Every Sunday, the Workshop held an open house with poetry readings, jazz performances, exhibitions of photographs and original art, and screenings of avant-garde films. Over the next two years, the Artists' Workshop developed into an alternative publishing house, producing among others, the first underground newspaper of the Midwest called Guerrilla. While isolating itself from the dominant culture in Detroit, the Artists' Workshop interacted regularly with other bohemian/hip communities on the two coasts and became a countercultural outpost in the Midwest.
Sinclair was arrested several times for possession of marijuana and, in 1966, spent time in jail. At this time the Detroit scene underwent a radical transformation, as a number of core members left the city in fear of police brutality and with a desire to experience San Francisco's emerging hip community. Writing from jail, John advised them against abandoning Detroit: "You have it in your power now to create a vital living situation here in Detroit -- if you have the will and commitment to such a situation... we are all going to have to start working with each other and take advantage of what our local possibilities [are]."
Upon his release, Sinclair began acting on his commitment to local organizing. The fruit of these labors was the eventual creation of "Trans-Love Energies" (TLE), an attempted union of counterculture, student, and other alternative groups in Detroit, named after a line in a song by folk-rock artist Donovan, urging listeners to "Fly Translove Airways, get you there on time" (the song was later popularized in "live" performances by the San Francisco rock troupe, The Jefferson Airplane).
TLE tried to unify a diverse student/hip community into an umbrella organization, or "tribal council." The Trans-Love organization, like most other counterculture collectives, paid much lip service to the egalitarian "no leaders" concept. TLE continued much of what they had done as the Artists' Workshop but stepped up their commitment to underground news, alternative art events, street theater, and several bands including MC-5, which was a politically provocative, and increasingly popular stage show.
The peak of this optimistic period for Sinclair and his group came on April 30, 1967, when they staged a "Love-in" on the Detroit River. Influenced by San Francisco's "Human Be-In" the previous January, as well as the trend of similar counterculture celebrations happening in hip enclaves across the country, Trans-Love Energies promoted the event as a gathering of "peace and love," where hippies and straights could come together to celebrate a new vision of society. The "Love-In" drew police attention and resulted in a full-scale riot.
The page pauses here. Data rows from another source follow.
### config.mk
export PLATFORM = sky130hd
export DESIGN_NAME = req_priority_encoder
export DESIGN_NICKNAME = d
export VERILOG_FILES = /design/src/rtl/req_priority_encoder.sv
export SDC_FILE = /design/constraint.sdc
export NUM_CORES = 1
export LEC_CHECK = 0
export ABC_AREA = 1
export CAP_MARGIN = 0
export CORE_AREA = 2 2 39 41
export DETAILED_ROUTE_END_ITERATION = 10
export DIE_AREA = 0 0 41 43
export HOLD_SLACK_MARGIN = 0.1
export PLACE_DENSITY = 0.73
export SYNTH_ARGS = -nofsm -noshare
export SYNTH_HDL_FRONTEND = slang
export SYNTH_SLANG_ARGS = --single-unit
export TNS_END_PERCENT = 1
### constraint.sdc
create_clock -name clk -period 2.1 [get_ports clk]
set_clock_uncertainty 0.15 [all_clocks]
set_input_delay 0.525 -clock clk [delete_from_list [all_inputs] [get_ports clk]]
set_output_delay 0.525 -clock clk [all_outputs]
set_load 0.05 [all_outputs]
### src/rtl/req_priority_encoder.sv
// req_priority_encoder
//
// Sequential N-to-W priority encoder with a valid/ack handshake.
//
// Rising edges on req are captured into sticky pending bits. When idle and
// enabled, the highest-index pending bit is presented as a binary code with
// valid held high until the consumer acks it. The acked request is cleared
// on that same edge. A new event on the acked bit in that cycle wins over
// the clear, so the bit stays pending.
//
// Ports
//   clk      system clock, rising edge
//   rst      asynchronous, active-high reset
//   e        enable; gates issue of new codes only (events are still captured)
//   req      request lines (level); rising edges are events
//   ack      consumer accepts the presented code (ignored while valid=0)
//   code     index of the presented request
//   valid    code is valid and held stable
//   pending  sticky pending bits (registered)
//   ovf      one-cycle pulse: an event hit an already-pending bit and was merged
//
// state   | meaning
// --------+--------------------------------------------------------------
// IDLE    | nothing presented; issue highest pending code when e=1
// PRESENT | code presented with valid=1, frozen until ack

module req_priority_encoder #(
    parameter int N = 4,
    parameter int W = 2
) (
    input  logic         clk,
    input  logic         rst,
    input  logic         e,
    input  logic [N-1:0] req,
    input  logic         ack,
    output logic [W-1:0] code,
    output logic         valid,
    output logic [N-1:0] pending,
    output logic         ovf
);

    typedef enum logic {
        IDLE    = 1'b0,
        PRESENT = 1'b1
    } state_t;

    state_t         state;
    state_t         state_nxt;
    logic [N-1:0]   req_q;
    logic [N-1:0]   evt;
    logic [N-1:0]   clr;
    logic [W-1:0]   sel;
    logic [W-1:0]   code_nxt;

    assign evt   = req & ~req_q;
    assign valid = (state == PRESENT);

    // Clear only the bit whose code is being accepted right now.
    always_comb begin
        clr = '0;
        for (int i = 0; i < N; i++) begin
            clr[i] = (state == PRESENT) && ack && (code == W'(i));
        end
    end

    // Ascending scan: the last hit is the highest index, i.e. highest priority.
    always_comb begin
        sel = '0;
        for (int i = 0; i < N; i++) begin
            if (pending[i]) begin
                sel = W'(i);
            end
        end
    end

    always_comb begin
        state_nxt = state;
        code_nxt  = code;
        case (state)
            IDLE: begin
                if (e && (|pending)) begin
                    code_nxt  = sel;
                    state_nxt = PRESENT;
                end
            end
            PRESENT: begin
                if (ack) begin
                    state_nxt = IDLE;
                end
            end
            default: begin
                state_nxt = IDLE;
            end
        endcase
    end

    always_ff @(posedge clk or posedge rst) begin
        if (rst) begin
            state   <= IDLE;
            code    <= '0;
            req_q   <= '0;
            pending <= '0;
            ovf     <= 1'b0;
        end else begin
            state   <= state_nxt;
            code    <= code_nxt;
            req_q   <= req;
            // Set wins over clear.
            pending <= evt | (pending & ~clr);
            ovf     <= |(evt & pending & ~clr);
        end
    end

endmodule
==> impl_metrics.yaml <==
placement:
  place_ws_ps: 388.0
  dp_hpwl_um: 771.2
  gp_congestion: 0.7606
  portBuffers: 15
power_and_ir_drop:
  power_switching_w: 0.0003096
  clkPwrFrac: 0.246
  p_seq_frac: 0.398
  vdd_ir_drop_max_mv: 0.4993
  p_int_w: 0.0004572
  combinationalPowerShare: 0.357
  switching_share: 0.4037
  p_leak_nw: 0.3897
  powerDensity_nw_per_um2: 1075
finish:
  final_common_cell: "nand2_1"
  final_cell_mix: "22 x nand2_1, 12 x inv_1, 12 x dfrtp_1, 10 x nor2_1, 8 x buf_4"
  final_nets: 96
  drive_above_1_share: 0.1724
  n_antenna_cell: 0
  syn_to_final_growth_pct: 35.39
synthesis:
  syn_area_um2: 526.8
  synthCells: 68
  ys_warn_count: 0
  yosysSeqAreaShare: 0.5701
  synth_nets: 76
  ys_ff_latch: 12
  ys_types: 9
  synth.avg_cell_area_um2: 7.746
worst_setup_path:
  critPathBufInv: 1
  r2r_start: "code[1]"
  end_kind: "primary output"
  cp_max_fo: 6
  r2r-end: "ovf"
  crit_family: "flip-flops"
  crit_start: "code[1]"
  cp.required_ps: 1420
  r2r_setup_slack_ps: 990
  critical-path-max-stage-delay_ps: 460
  arrival_ps: 980
  crit_path_start_kind: "flop"
  slowest_stage: "dfrtp_1"
  r2r_cells: 5
  crit_chain: "buf_4"
  worstSetupPathType: "reg2out"
cts:
  post_cts.repair.setup_buffers: 0
  cts_resized: 0
  cts.hold.buffers_added: 0
  clk-insertion-delay-late_ps: 280
  cts_tree: "done"
  cts_root_buffer: "clkbuf_4"
  cts_buffer_depth: 2
  cts_buffers: 3
  cts.sinks: 12
  ctsHtreeMaxLevel: 1
  clkTransAtPathRegs_ps: 80
sta:
  rsz0062_at_grt: "no"
  fmax_mhz: 603.6
  tightestPinTransition_ps: 439.6
  relSlewSlack: 0.7066
  setup_violations: 0
  hold_violations: 0
  slew_viol_final: 0
  final.setup.worst_slack_ps: 443.2
  min_period_over_period: 0.7890
  setup_tns_ps: 0
  min_period_ps: 1657
detailed_routing:
  wl_per_cell_um: 9.621
  ant_nets: 0
  first_pass_iters: 4
  drt-initial-drc-count: 6
  routed_wl_um: 991
  route.vias.total: 475
  drcViolationCount: 0
  viasPerCell: 4.612
floorplanning:
  num_rows: 14
  dieHeight_um: 43
  start_util: 0.3807
  dieArea_um2: 1763
  num_io_pins: 16
  core_um2: 1384
  die_x_um: 41
global_routing:
  antenna_found_initial: 0
  grt_max_degree: 13
  grt.total_usage: 0.1501
  grt_pass1_wl_mm: 1.704
  overflow: 0
  grt_pass1_vias: 452
status:
  status: "completed"
min_path:
  min_from: "req_q[2]"
  hold_end: "pending[2]"
  whs_path_depth: 3
  min_path_type: "reg2reg"
run:
  drv_cap: 0
-- per-stage QoR --
step            power, W  area [µm²]  std cells  hold WS [ps]  utilization
6_report       0.0007668       713.2        103         353.4       0.5154
5_1_grt        0.0008188       713.2        103         396.0       0.5154
4_1_cts        0.0007728       713.2        103         354.5       0.5154
3_5_place_dp   0.0005849       676.9         99         341.0       0.4892
3_3_place_gp   0.0005806       676.9         99         335.3       0.4892
2_1_floorplan  0.0004932       526.8         68         239.7            -
-- metal layers --
metal | vias to the layer above | share of wire | global-route usage
met2 | 13 | 0.47 | 0.2219
li1 | 238 | - | -
met1 | 219 | 0.43 | 0.1661
met5 | - | 0 | 0
met3 | 5 | 0.053 | 0.04712
met4 | 0 | 0.049 | 0.1200
-- cell type report --
cell class | instances | area, µm²
multi-input cells | 43 | 177.7
clock buffers | 4 | 36.28
flip-flops and latches | 12 | 300.3
well taps | 16 | 20.02
repair buffers | 15 | 130.1
fillers | 142 | 670.6
inverters | 13 | 48.80
-- power groups by stage --
stage,Sequential [W],Clock [W],Combinational (W)
2_1_floorplan,0.000420,0,0.0000730
3_3_place_gp,0.000309,0,0.000272
3_5_place_dp,0.000310,0,0.000275
4_1_cts,0.000305,0.000191,0.000277
5_1_grt,0.000311,0.000210,0.000298
6_report,0.000305,0.000188,0.000273
-- worst register-to-register path: stages, from the launching register on --
cell and delay (ps):
dfrtp_1 460, nand2_1 100, nor2_2 100, nor2_1 50, nor2_1 100, nand2_1 60
-- sequential cells by signal, indices dropped and copies added, names as in the netlist --
| register | cells |
|---|---|
| code | 2 |
| valid | 1 |
| ovf | 1 |
| pending | 4 |
| req_q | 4 |
-- kinds of logic after synthesis --
logic type	synth area share
compound gates	0.04750
flops	0.5701
buf+inv	0.09262
simple gates	0.2898
-- Yosys cell counts --
cell type | n | area share
nand3_1 | 4 | 0.038
dfrtp_1 | 12 | 0.57
inv_2 | 1 | 0.0071
o21ai_0 | 5 | 0.047
nand2_2 | 1 | 0.012
nand2_1 | 22 | 0.16
nor2_2 | 1 | 0.012
nor2_1 | 10 | 0.071
inv_1 | 12 | 0.086
-- worst max path at each step --
stage / end / cells past startpoint
3_3_place_gp: ovf / 6
6_report: code[1] / 1
4_1_cts: code[1] / 1
3_5_place_dp: ovf / 6
5_1_grt: code[1] / 1
2_1_floorplan: ovf / 5
Note: power is estimated with default switching activity, not from simulation.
Thereafter, the hippie philosophy of getting high, creating alternative institutions, and waiting for the capitalist machine to rust away was proving to be an inadequate analysis. Sinclair later admitted: "[We had] a simplistic picture of what the 'revolution' was all about... we said that all you had to do was 'tune in, turn on, and drop out,' as if that would solve all the problems of humankind... and what we didn't understand, spaced out as we were behind all that acid, was that the machine was determined to keep things the way they were... by this time there was a full-scale suppression campaign underway." Sinclair struggled with the realization that the local police were responding to cultural revolt with political repression. Gradually, over the course of the next year, he came to the conclusion that the counterculture forms espoused and lived by Trans-Love Energies were actually political statements.
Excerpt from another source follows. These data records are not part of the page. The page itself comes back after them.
$ cat src/flat_wrapper.sv
// flat-port wrapper written by rule: the top's interface ports become plain ports
module fsm_ascon_drive_flat 
#(
  parameter int NB_BLOCKS = 23
)
  (clock_i, reset_i, bus_start_i, bus_end_initialisation_i, bus_end_associate_i, bus_end_cipher_i, bus_end_tag_i, bus_init_o, bus_associate_data_o, bus_data_valid_o, bus_finalisation_o, bus_init_cpt_mux_o, bus_en_cpt_mux_o, bus_en_reg_ascon_o, bus_cpt_o, bus_busy_o, bus_done_o, bus_state_dbg);
  fsm_ascon_drive_if bus_i ();
  input logic clock_i;
  input logic reset_i;
  input wire logic [$bits(bus_i.start_i)-1:0] bus_start_i;
  input wire logic [$bits(bus_i.end_initialisation_i)-1:0] bus_end_initialisation_i;
  input wire logic [$bits(bus_i.end_associate_i)-1:0] bus_end_associate_i;
  input wire logic [$bits(bus_i.end_cipher_i)-1:0] bus_end_cipher_i;
  input wire logic [$bits(bus_i.end_tag_i)-1:0] bus_end_tag_i;
  output wire logic [$bits(bus_i.init_o)-1:0] bus_init_o;
  output wire logic [$bits(bus_i.associate_data_o)-1:0] bus_associate_data_o;
  output wire logic [$bits(bus_i.data_valid_o)-1:0] bus_data_valid_o;
  output wire logic [$bits(bus_i.finalisation_o)-1:0] bus_finalisation_o;
  output wire logic [$bits(bus_i.init_cpt_mux_o)-1:0] bus_init_cpt_mux_o;
  output wire logic [$bits(bus_i.en_cpt_mux_o)-1:0] bus_en_cpt_mux_o;
  output wire logic [$bits(bus_i.en_reg_ascon_o)-1:0] bus_en_reg_ascon_o;
  output wire logic [$bits(bus_i.cpt_o)-1:0] bus_cpt_o;
  output wire logic [$bits(bus_i.busy_o)-1:0] bus_busy_o;
  output wire logic [$bits(bus_i.done_o)-1:0] bus_done_o;
  output wire logic [$bits(bus_i.state_dbg)-1:0] bus_state_dbg;
  assign bus_i.start_i = bus_start_i;
  assign bus_i.end_initialisation_i = bus_end_initialisation_i;
  assign bus_i.end_associate_i = bus_end_associate_i;
  assign bus_i.end_cipher_i = bus_end_cipher_i;
  assign bus_i.end_tag_i = bus_end_tag_i;
  assign bus_init_o = bus_i.init_o;
  assign bus_associate_data_o = bus_i.associate_data_o;
  assign bus_data_valid_o = bus_i.data_valid_o;
  assign bus_finalisation_o = bus_i.finalisation_o;
  assign bus_init_cpt_mux_o = bus_i.init_cpt_mux_o;
  assign bus_en_cpt_mux_o = bus_i.en_cpt_mux_o;
  assign bus_en_reg_ascon_o = bus_i.en_reg_ascon_o;
  assign bus_cpt_o = bus_i.cpt_o;
  assign bus_busy_o = bus_i.busy_o;
  assign bus_done_o = bus_i.done_o;
  assign bus_state_dbg = bus_i.state_dbg;
  fsm_ascon_drive #(.NB_BLOCKS(NB_BLOCKS)) u_core (.clock_i(clock_i), .reset_i(reset_i), .bus(bus_i));
endmodule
In response, TLE's activities focused on educating youth regarding both the positive, liberating aspects of the new cultural forms, and also their potential risks. Sinclair began appearing at area colleges, high schools, and other youth gatherings, urging people to join in a "total assault on the culture" -- a William S. Burroughs phrase from the early sixties, popularized by New York poet/artist (and future Yippie) Ed Sanders. The collective also stepped up distribution of its newspapers and other propaganda at MC-5 concerts, warning of police surveillance and hassles. Still another initiative involved assisting high school students with publishing alternative newspapers.
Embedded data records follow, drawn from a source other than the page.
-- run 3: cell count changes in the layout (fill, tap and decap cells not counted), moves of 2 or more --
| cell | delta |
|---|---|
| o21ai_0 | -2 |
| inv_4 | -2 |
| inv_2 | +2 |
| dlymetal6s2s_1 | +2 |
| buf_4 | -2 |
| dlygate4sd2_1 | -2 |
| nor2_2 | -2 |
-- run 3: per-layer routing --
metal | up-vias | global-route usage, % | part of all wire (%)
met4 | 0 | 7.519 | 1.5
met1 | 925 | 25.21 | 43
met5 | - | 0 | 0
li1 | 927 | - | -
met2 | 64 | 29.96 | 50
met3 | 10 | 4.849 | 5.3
In summer of '67 racial tensions raged, resulting in the apocalyptic riots of late July. This warranted the group's collective move 40 miles west to Ann Arbor where the new Trans-Love Energies commune now consisted of twenty-eight people, including three children and the MC-5 members. New members brought with them associations to the Weather Underground, to SDS, and an underground newspaper called The Argus. Trans-Love Energies' immediate focus was music, which had recently become a local source of conflict. During the winter of 1968, the Ann Arbor City Council had passed an ordinance banning amplified music from city parks, so naturally, Sinclair decided to hold an MC-5 concert in defiance of the law. Thanks to press coverage from the Michigan Daily, the campus community got involved. Two weeks later the City Council relented, granting TLE permission to hold a series of free concerts on the outskirts of town. Freed from the stifling, repressive atmosphere of urban Detroit and fortified by its success in the Ann Arbor free concert struggle, Trans-Love Energies initiated a "total assault on the culture" throughout the summer. The spearhead of its attack was the MC-5.
Each MC-5 concert (MC-5 was short for "Motor City Five') was a multi-media event, with psychedelic lights, rear-screen projection, plus the spiritual rantings of "Brother" J.C. Crawford. The supercharged electric music of the MC-5 was punctuated by Sinclair's radical speeches, urging youth to pursue personal freedom to the utmost extremes. At times they would appear onstage toting unloaded rifles, and at the climax of the performance, an unseen "sniper" would shoot down the band. These concerts were not only cultural assault but also, interestingly, a means of financial support for the entire TLE commune.
Despite their initial victory for free music, the group became increasingly politicized in the face of increased drugs busts and citations for disturbing the peace. As umbrella support for a growing number of newspapers and associated with the newly founded Underground Press Syndicate, the TLE's local power struggles were amplified by circulating news of radical initiatives, particularly the militant anti-war movement and that of Black Power.
The heightened politicization of the TLE and MC-5 was evidenced by the band's notorious performance preceding the outbreak of violent protests at the 1968 Democratic National Convention in Chicago. The group's appearance at the convention is also notable for their lengthy performance -- over eight hours -- and the fact that, of a day's line-up, they were the only band to show up. According to one critic the MC-5 was "crystallizing the countercultural movement at its most volatile and threatening."
Sinclair walked away from the Chicago debacle with two lessons: that the police had acted out in response to the large number of gathered activists and therefore, the emergent Left required greater organization and, secondly, that this organization must be a model for youth on a national scale. The creation of the "White Panther Party" in November of 1968, represented the culmination of these "lessons" as well as a growing alliance with the Black Panthers whose activities were widely respected among the TLE.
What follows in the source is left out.